One substantial view of his contribution is by Frances Hasler: "As long ago as 1966, Paul Hunt was pointing out the gap between social responses to disability and disabled people's own sense of self. I think the distinguishing mark of disabled people's special position is that they tend to 'challenge' in their relations with ordinary society".
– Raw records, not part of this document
`config.mk`:
```
export PLATFORM = sky130hd
export DESIGN_NAME = monte_carlo_dir_eval_flat
export DESIGN_NICKNAME = d
export VERILOG_FILES = /design/src/rtl/monte_carlo_dir_eval_if.sv /design/src/rtl/monte_carlo_dir_eval.sv /design/src/flat_wrapper.sv
export SDC_FILE = /design/constraint.sdc
export NUM_CORES = 1
export LEC_CHECK = 0
export BUFFER_PORTS_ARGS = -buffer_cell sky130_fd_sc_hd__buf_4
export CORE_MARGIN = 10
export CORE_UTILIZATION = 45
export CTS_CLUSTER_SIZE = 40
export DETAILED_ROUTE_END_ITERATION = 12
export GPL_TIMING_DRIVEN = 1
export PLACE_DENSITY = 0.74
export SLEW_MARGIN = 20
export SYNTH_ARGS = -nofsm -noshare
export SYNTH_HDL_FRONTEND = slang
export SYNTH_SLANG_ARGS = --single-unit
```
`constraint.sdc`:
```
create_clock -name clk -period 14.33 [get_ports clk]
set_input_delay 2.866 -clock clk [delete_from_list [all_inputs] [get_ports clk]]
set_output_delay 2.866 -clock clk [all_outputs]
set_load 0.01 [all_outputs]
```
==> config.mk <==
export PLATFORM = sky130hd
export DESIGN_NAME = led_blink_scheduler
export DESIGN_NICKNAME = d
export VERILOG_FILES = /design/src/rtl/led_blink_scheduler.sv
export SDC_FILE = /design/constraint.sdc
export NUM_CORES = 1
export LEC_CHECK = 0
export ABC_AREA = 1
export ABC_CLOCK_PERIOD_IN_PS = 2850
export BUFFER_PORTS_ARGS = -buffer_cell sky130_fd_sc_hd__clkbuf_2
export CAP_MARGIN = 30
export CORE_MARGIN = 2
export CORE_UTILIZATION = 60
export CTS_CLUSTER_DIAMETER = 60
export DETAILED_ROUTE_END_ITERATION = 7
export MAX_ROUTING_LAYER = met4
export PLACE_DENSITY_LB_ADDON = 0.25
export SLEW_MARGIN = 20
export SYNTH_ARGS = -nofsm -noshare
export SYNTH_HDL_FRONTEND = slang
export SYNTH_SLANG_ARGS = --single-unit
==> constraint.sdc <==
create_clock -name clk -period 2.85 [get_ports clk]
set_input_delay 0.285 -clock clk [delete_from_list [all_inputs] [get_ports clk]]
set_output_delay 0.285 -clock clk [all_outputs]
set_load 0.005 [all_outputs]
==> src/rtl/led_blink_scheduler.sv <==
// Round-robin LED blink scheduler: four requesters share one LED and each owner gets
// a programmed number of 50%-duty blinks. Owners are separated by a forced idle gap.
module led_blink_scheduler #(
   parameter logic [31:0] HALF_PERIOD = 32'd50000000,
   parameter logic [31:0] GAP_CYCLES  = 32'd25000000
) (
   input  logic        clk,
   input  logic        rst,
   input  logic [3:0]  req,
   input  logic [15:0] req_count,
   output logic [3:0]  grant,
   output logic [3:0]  done,
   output logic        busy,
   output logic        LED
);

   typedef enum logic [1:0] {IDLE, ON, OFF, GAP} state_t;

   state_t      state, state_nx;
   logic [1:0]  ptr, ptr_nx;
   logic [31:0] timer, timer_nx;
   logic [3:0]  remaining, remaining_nx;
   logic [3:0]  grant_nx, done_nx;
   logic        busy_nx, led_nx;

   logic        win_valid;
   logic [1:0]  win_idx;
   logic [3:0]  win_count;

   // Offsets are scanned farthest-first so the nearest requester after ptr is written last.
   always_comb begin
      win_valid = 1'b0;
      win_idx   = ptr;
      for (int k = 4; k >= 1; k--) begin
         if (req[ptr + 2'(k)]) begin
            win_valid = 1'b1;
            win_idx   = ptr + 2'(k);
         end
      end
      win_count = req_count[{win_idx, 2'b00} +: 4];
   end

   always_comb begin
      // NOTE: every output of this block gets a default first so no path infers a latch.
      state_nx     = state;
      ptr_nx       = ptr;
      timer_nx     = timer;
      remaining_nx = remaining;
      grant_nx     = grant;
      done_nx      = 4'b0000;
      led_nx       = LED;

      case (state)
         IDLE: begin
            if (win_valid) begin
               ptr_nx       = win_idx;
               grant_nx     = 4'b0001 << win_idx;
               remaining_nx = win_count;
               timer_nx     = 32'd0;
               if (win_count != 4'd0) begin
                  state_nx = ON;
                  led_nx   = 1'b1;
               end else begin
                  state_nx = GAP;
                  led_nx   = 1'b0;
                  done_nx  = 4'b0001 << win_idx;
               end
            end
         end
         ON: begin
            if (!req[ptr]) begin
               state_nx = GAP;
               led_nx   = 1'b0;
               grant_nx = 4'b0000;
               timer_nx = 32'd0;
            end else if (timer == HALF_PERIOD - 32'd1) begin
               state_nx = OFF;
               led_nx   = 1'b0;
               timer_nx = 32'd0;
            end else begin
               timer_nx = timer + 32'd1;
            end
         end
         OFF: begin
            // A dropped owner request wins over the end-of-phase decision, so no done pulse.
            if (!req[ptr]) begin
               state_nx = GAP;
               led_nx   = 1'b0;
               grant_nx = 4'b0000;
               timer_nx = 32'd0;
            end else if (timer == HALF_PERIOD - 32'd1) begin
               timer_nx = 32'd0;
               if (remaining == 4'd1) begin
                  state_nx = GAP;
                  grant_nx = 4'b0000;
                  done_nx  = 4'b0001 << ptr;
               end else begin
                  state_nx     = ON;
                  led_nx       = 1'b1;
                  remaining_nx = remaining - 4'd1;
               end
            end else begin
               timer_nx = timer + 32'd1;
            end
         end
         GAP: begin
            grant_nx = 4'b0000;
            led_nx   = 1'b0;
            if (GAP_CYCLES == 32'd0 || timer == GAP_CYCLES - 32'd1) begin
               state_nx = IDLE;
               timer_nx = 32'd0;
            end else begin
               timer_nx = timer + 32'd1;
            end
         end
         default: state_nx = IDLE;
      endcase

      busy_nx = (state_nx != IDLE);
   end

   // NOTE: state registers use non-blocking assignments so every flop samples pre-edge values.
   always_ff @(posedge clk or posedge rst) begin
      if (rst) begin
         state     <= IDLE;
         ptr       <= 2'd3;
         timer     <= 32'd0;
         remaining <= 4'd0;
         grant     <= 4'b0000;
         done      <= 4'b0000;
         busy      <= 1'b0;
         LED       <= 1'b0;
      end else begin
         state     <= state_nx;
         ptr       <= ptr_nx;
         timer     <= timer_nx;
         remaining <= remaining_nx;
         grant     <= grant_nx;
         done      <= done_nx;
         busy      <= busy_nx;
         LED       <= led_nx;
      end
   end

endmodule

==> out/results.tsv <==
stage	metric	value	unit
global_route	global route overflow	0	
route	drt total wl	8.94	mm
clocking	cell at the root of the clock tree	clkbuf_8	
clocking	clk sinks	50	
route	DR iter-0 viols	262	
yosys	Syn Inst Count	535	
yosys	post-synth cell types	35	
setup_path	CP Launch Type	flip-flop	
timing	worst clock skew	12.4	ps
setup_path	Worst Path Class, Setup	flip-flop to flip-flop	
power	worst ir drop on vdd	0.000794	V
setup_path	Critical Path RT	3080	ps
status	status	finished clean	
global_route	largest net degree at the start of global routing	37	
clocking	CTS tree	yes	
floorplanning	# rows	28	
yosys	synth top area cells	dfrtp_1, nand2_1, inv_1	
timing	Worst Tran Pin Value	752	ps
timing	Tmin final	2550	ps
timing	final setup TNS	0	ps
route	Avg Vias per Cell	5.61	
timing	fmax	0.392	GHz
yosys	ys async rst share	100	%
layout	Post-Layout Cell Count	646	
setup_path	crit-path max FO	8	
timing	final period utilization	89.6	%
global_route	Total Routing Usage GR	29.4	%
route	wire length per cell	13.8	um
yosys	ys flop type	dfrtp_1	
layout	antenna fix cells	0	
placed_design	DP Area	3860	um^2
layout	commonest cells after routing, fill and taps aside	nand2_1, inv_1, nor2_1	
layout	Seq. cell area	1250	um^2
floorplanning	Ports	32	
setup_path	Worst Setup End Kind	flip-flop	
floorplanning	initial core utilization	62.0	%
placed_design	PortBufs	31	
power	pwr dens	887	nW/um^2
setup_path	CP Data Arrival Time	2790	ps
clocking	Clk pin slew, worst setup/hold paths	100	ps
floorplanning	core area	5890	um^2
layout	most common cell after layout, fill and taps aside	nand2_1	
yosys	Syn Nets	569	
yosys	syn_area_per_cell	6.82	um^2
route	via count	3622	
floorplanning	Die Y	82.0	um
layout	Multi-input gate area	2040	um^2
global_route	first-pass GRT wire length	15.1	mm
placed_design	Final GP Congestion	0.987	
power	standby leakage power	0.00193	uW
global_route	initial antenna violation count	0	
route	TritonRoute pass-1 iters	6	
layout	fill cell total of the finished layout	549	
route	DRC	0	
layout	Design Area, Final	3970	um^2
clocking	Clock Latency Late Sink	300	ps
yosys	Synth area leader	dfrtp_1	
floorplanning	die footprint	6720	um^2
floorplanning	die width	82.0	um
clocking	Num CTS Buffers	5	
yosys	Cell Area, Synth	3650	um^2
clocking	H-tree Lvls	2	
yosys	EDFF count, synth	0	
timing	Final Setup Violations	0	
timing	unrepaired setup endpoints after global routing	no	
yosys	Synthesis Warnings	0	
hold_path	Hold Path Class	primary input to asynchronous set/reset pin	
timing	max_slew headroom	49.8	%
layout	layout net count	604	
layout	Area Overhead vs Synth	8.88	%
placed_design	post-placement cell count	636	
placed_design	hpwl dp	6.87	mm
yosys	Yosys top cell area share	32.9	%
yosys	synthesized flop and latch total	50	
clocking	clock tree buffer depth	2	
timing	Final Max Slew Viols	0	
run	Max-Cap Viols	0	
route	post-route ant nets	0	
timing	Hold Fails Final Rpt	0	
global_route	vias in the first global route	3499	
yosys	post-synthesis sequential area ratio	34.4	%
layout	fraction of layout cells with a size suffix above 1	14.2	%
repair_timing:
action / 4_1_cts / 5_1_grt
buffers inserted: 0 / 2
hold buffers: 0 / 0
gates resized for setup: 0 / 2
setup endpoints to repair: 0 / 14
per-stage QoR:
step	util [%]	total power, uW	hold slack, ps	setup WS, ps
2_1_floorplan	-	2600	453	601
3_3_place_gp	65.5	2980	447	318
3_5_place_dp	65.5	3040	453	201
4_1_cts	67.1	3470	133	194
5_1_grt	67.5	3870	174	29.0
6_report	67.5	3520	101	297
final timing paths:
check / start / to / slack (ps) / depth (start not counted)
max reg2reg: ptr[1] / busy / 300 / 16
max in group asynchronous: rst / ptr[0] / 2070 / 3
max: ptr[1] / busy / 300 / 16
min reg2reg: grant[0] / grant[0] / 490 / 2
min in group clk: req_count[12] / remaining[0] / 470 / 7
min: rst / timer[26] / 100 / 2
sequential cells by signal (all words and copies together), names as in the netlist:
name       cells
timer         32
done           4
grant          4
remaining      4
ptr            2
state          2
LED            1
busy           1
metal layers:
metal	track usage (%)	wire [um]	part of all wire [%]
met5	-	0	0
met4	11.8	263	2.9
met3	4.07	467	5.2
met2	51.5	4470	50
met1	33.9	3740	42
cell families after synthesis:
group           count (synthesis)  share of synthesized area [%]
compound gates                 47                           7.10
flops                          50                           34.4
buf+inv                        81                           9.88
xor+xnor                       14                           3.36
fa+ha+maj                      12                           4.12
simple gates                  331                           41.2
cell usage after synthesis (3+ instances only):
cell type	count
a21oi_1	19
buf_2	3
buf_6	5
dfrtp_1	48
ha_1	12
inv_1	66
inv_4	3
nand2_1	159
nand2_2	12
nand3_1	43
nand4_1	24
nor2_1	51
nor2_2	5
nor3_1	23
nor4_1	4
nor4_2	3
o21ai_0	17
o21ai_1	4
xor2_1	12
final cells by class:
type | instances | share of cell area [%]
Clock inverter | 1 | 0.126
Timing Repair Buffer | 38 | 5.23
Sequential cell | 50 | 31.6
Inverter | 71 | 7.09
Multi-Input combinational cell | 404 | 51.5
Tap cell | 75 | 2.36
Clock buffer | 7 | 2.17
worst max-delay path, stage by stage (launching register included):
cell     delay (ps)
dfstp_2         580
inv_1           120
ha_1            330
inv_1            60
nand2_1         110
nand2_1          80
nand2_2         100
nand2_1          90
nand2_2         120
nand2_2         140
nand2_1          80
nand2_1          50
nand2_1          50
nand2_1          80
nor2_2          220
nand3_1         180
nand3_1         110
power by group:
part           switching, uW  total [uW]  leakage [uW]  internal, uW
logic                   1490        2160       0.00121           671
registers               93.4         930      0.000671           837
clock network            233         430     0.0000482           196
total                   1820        3520       0.00193          1700
No activity file was read; power rests on OpenSTA's default activity.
Paul Hunt wrote Chapter 5, Disablement, in the book, The New Poor: Anatomy of Underprivilege, edited by Ian Henderson and published in 1973. Talking about the recently passed Chronically Sick and Disabled Persons Act 1970, the private member's bill promoted by Alf Morris MP, Paul Hunt wrote:

- "It is to be hoped that the Act will in particular eventually prod local authorities into making more satisfactory provision for home care ... The Act has never been quite the charter for the future of the disabled that has been claimed. And the danger is that, with so much publicity giving the impression that a great deal more is now being done, it may tend to obscure the central question of income maintenance." (Hunt 1973, p108)

== UPIAS ==
Paul Hunt was a founder of the Union of the Physically Impaired Against Segregation (UPIAS) in 1972 and led the thinking in developing the social model of disability, as it became known. His letter published in The Guardian newspaper on 20 September 1972 proposing a union of disabled people against segregated living was a political turning point. In 1973 he wrote a nationally published article against the building of more Young Disabled Units (YDUs) in hospital grounds instead of accessible flats and houses with support. UPIAS closed in 1990.

Previously in the Cheshire Smile magazine produced at Le Court in 1968, Paul Hunt had written: "I have long felt the need for a more militant organisation for the disabled, one which is sensitive to the changing needs and wishes of its members" (quoted in archive papers).

In 1970 Paul Hunt had left Le Court and was living in a flat in London, and had married Judy (née McKeeman). They had one son, born in 1975. Paul Hunt was working as a computer programmer, as well as being a disabled activist, until his death in 1979.

During his lifetime Paul Hunt saw the beginnings of independent living campaigns coming to fruition, for example the Grove Road project in 1976 in Nottinghamshire.

== Legacy ==
Based on the social model of disability, there were Coalitions of Disabled People established including in Derbyshire (DCDP / DCIL / DDCIL, 1981–2018) and Greater Manchester (GMCDP, 1985- ), and the British Council of Organisations of Disabled People (BCODP, 1981–2017) which started the National Centre for Independent Living (NCIL, 1989–2011) as a project, which itself became a spin-out independent organisation in the early 2000s before merging with two other organisations to form Disability Rights UK in January 2012.

In 1981 one of his key articles, "Settling Accounts with the Parasite People", a critique of some academic research practices, was published posthumously from his notes. This article drew on Paul Hunt's bitter experience from 1962 at Le Court when residents had asked some academics to come in and support them, only to find the later published research commentary had fully turned against disabled residents.

== Archived papers ==
The papers of the Judy and Paul Hunt Collection are in the process of being added to the Disabled People's Archive in Manchester, UK, to be based at Archives+ . This process has been delayed due to closures following the COVID-19 pandemic.